So far. I suppose we'll hit physical limitations in terms of the length of the circuitry divided by C, and I don't know how the math would work out, but considering we're talking about future tech, it seems unwarranted to talk about the limitations of current tech. If we get this down to femtoseconds, even a 1000x slowdown is measured in picoseconds.

it takes about one clock cycle for light to traverse a processor. this doesn't prove you wrong, quite, since there's still the possibility of a processor doing something much more clever with the distance it has than it does today.

i got nerd sniped here real hard, so here's a fundamental physics analysis (from Claude and I). Basically, three constraints (below) -> min latency of an operation is ~1e-13s, a 1e4 speedup from today.

That is far less than the "LLM cost/kernel syscall" ratio today, so current LLMs can never be fast enough.
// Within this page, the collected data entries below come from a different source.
### flow/config.mk
export PLATFORM = sky130hd
export DESIGN_NAME = board_connections
export DESIGN_NICKNAME = board_connections
export VERILOG_FILES = /design/flow/design.v
export SDC_FILE = /design/flow/constraint.sdc
export NUM_CORES = 4
export LEC_CHECK = 1
export CORE_UTILIZATION = 40
### flow/constraint.sdc
current_design board_connections

set clk_period 7.0
set clk_io_pct 0.2

create_clock -name clk0 -period $clk_period [get_ports {CLK}]
create_clock -name clk1 -period $clk_period [get_ports {PIN_14}]

set non_clock_inputs [all_inputs -no_clocks]
set_input_delay [expr $clk_period * $clk_io_pct] -clock clk0 $non_clock_inputs
set_output_delay [expr $clk_period * $clk_io_pct] -clock clk0 [all_outputs]
### flow/design.v
module board_connections (
  input CLK,
  input PIN_14,  
  input PIN_15,  
  input PIN_16,  
  output USBPU,
  output PIN_2,
  output PIN_3,
  output PIN_4,
  output PIN_5,
  output PIN_6,
  output PIN_7,
  output PIN_8,
  output PIN_9,
  output PIN_10,
  output PIN_11,
  output PIN_12,
  output PIN_13
);
  assign USBPU = 0;
  servo_controller servo_c(
    .i_clock (CLK),
    .i_spi_clock (PIN_14),
    .i_mosi (PIN_15),
    .i_select (PIN_16),
    .o_pwm ({PIN_2, PIN_3, PIN_4,
             PIN_5, PIN_6, PIN_7,
             PIN_8, PIN_9, PIN_10,
             PIN_11, PIN_12, PIN_13})
  );
endmodule
module servo_controller(
  input i_clock,
  input i_spi_clock,
  input i_mosi,
  input i_select,
  output [0:11] o_pwm
);
  wire [7:0] r_spiByte;
  reg [1:0] r_state = 0;
  wire w_newByte;
  reg r_newByte = 0;
  reg [7:0] r_index = 0;
  reg [15:0] r_pulse[0:11]; 
  reg [15:0] r_buffer;
  reg [15:0] r_period = 20000;
  reg [2:0] r_bit = 0;
  reg [7:0] r_SPIbuffer = 0;
  always @ (negedge i_spi_clock) begin
    if(~i_select) begin
      r_SPIbuffer[r_bit] = i_mosi;
      if(r_bit == 7) begin
        case (r_state)
          0: r_index = r_SPIbuffer;
          1: r_buffer[15:8] = r_SPIbuffer;
          2: r_buffer[7:0] = r_SPIbuffer;
        endcase
        r_state = r_state + 1;
        if(r_state == 3) begin
           r_pulse[r_index] = r_buffer;
           r_state = r_state + 1;
        end
      end
  	  r_bit = r_bit + 1;
    end
  end
  generate
    genvar i;
      for(i=0;i<12;i=i+1) begin
      pwm_gen pwm(
        .i_clock (i_clock),
        .i_pulse (r_pulse[i]),
        .i_period (r_period),
        .o_pwm (o_pwm[i])
      );
     end
  endgenerate
endmodule
module pwm_gen(
  input i_clock,
  input wire [15:0] i_pulse,
  input wire [15:0] i_period,
  output reg o_pwm = 1
);
  reg [7:0] r_ticks = 0;
  reg [15:0] r_count = 0;
  always @ (posedge i_clock) begin
    r_ticks = r_ticks+1;
    if(r_ticks > 15) begin
      r_count = r_count+1;
      if(r_count > i_pulse) begin
        o_pwm = 0;
      end
      if(r_count > i_period) begin
        o_pwm = 1;
        r_count = 0;
      end
      r_ticks = 0;
    end
  end
endmodule
### flow/run.sh
#!/bin/bash
# OpenROAD 26Q1-2900-gdf79404cd8, Yosys 0.63+post, stock flow scripts
make -C /OpenROAD-flow-scripts/flow DESIGN_CONFIG=/design/flow/config.mk WORK_HOME=/design/flow/orfs finish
As to future algorithms that are magically better enough to close the gap, my best argument is "ehh I doubt it, definitely not soon."

  1. Margolus–Levitin: with a given energy, you can only switch between two states at a max frequency (min latency)
  2. Landauer: switching between states must dissipate a minimum amount of energy
  3. Thermodynamics 101: energy can only be dissipated so quickly

We're already banging up against speed of light limitations, which is one reason we try to make chips smaller. Light moves at 0.3 microns per femtosecond.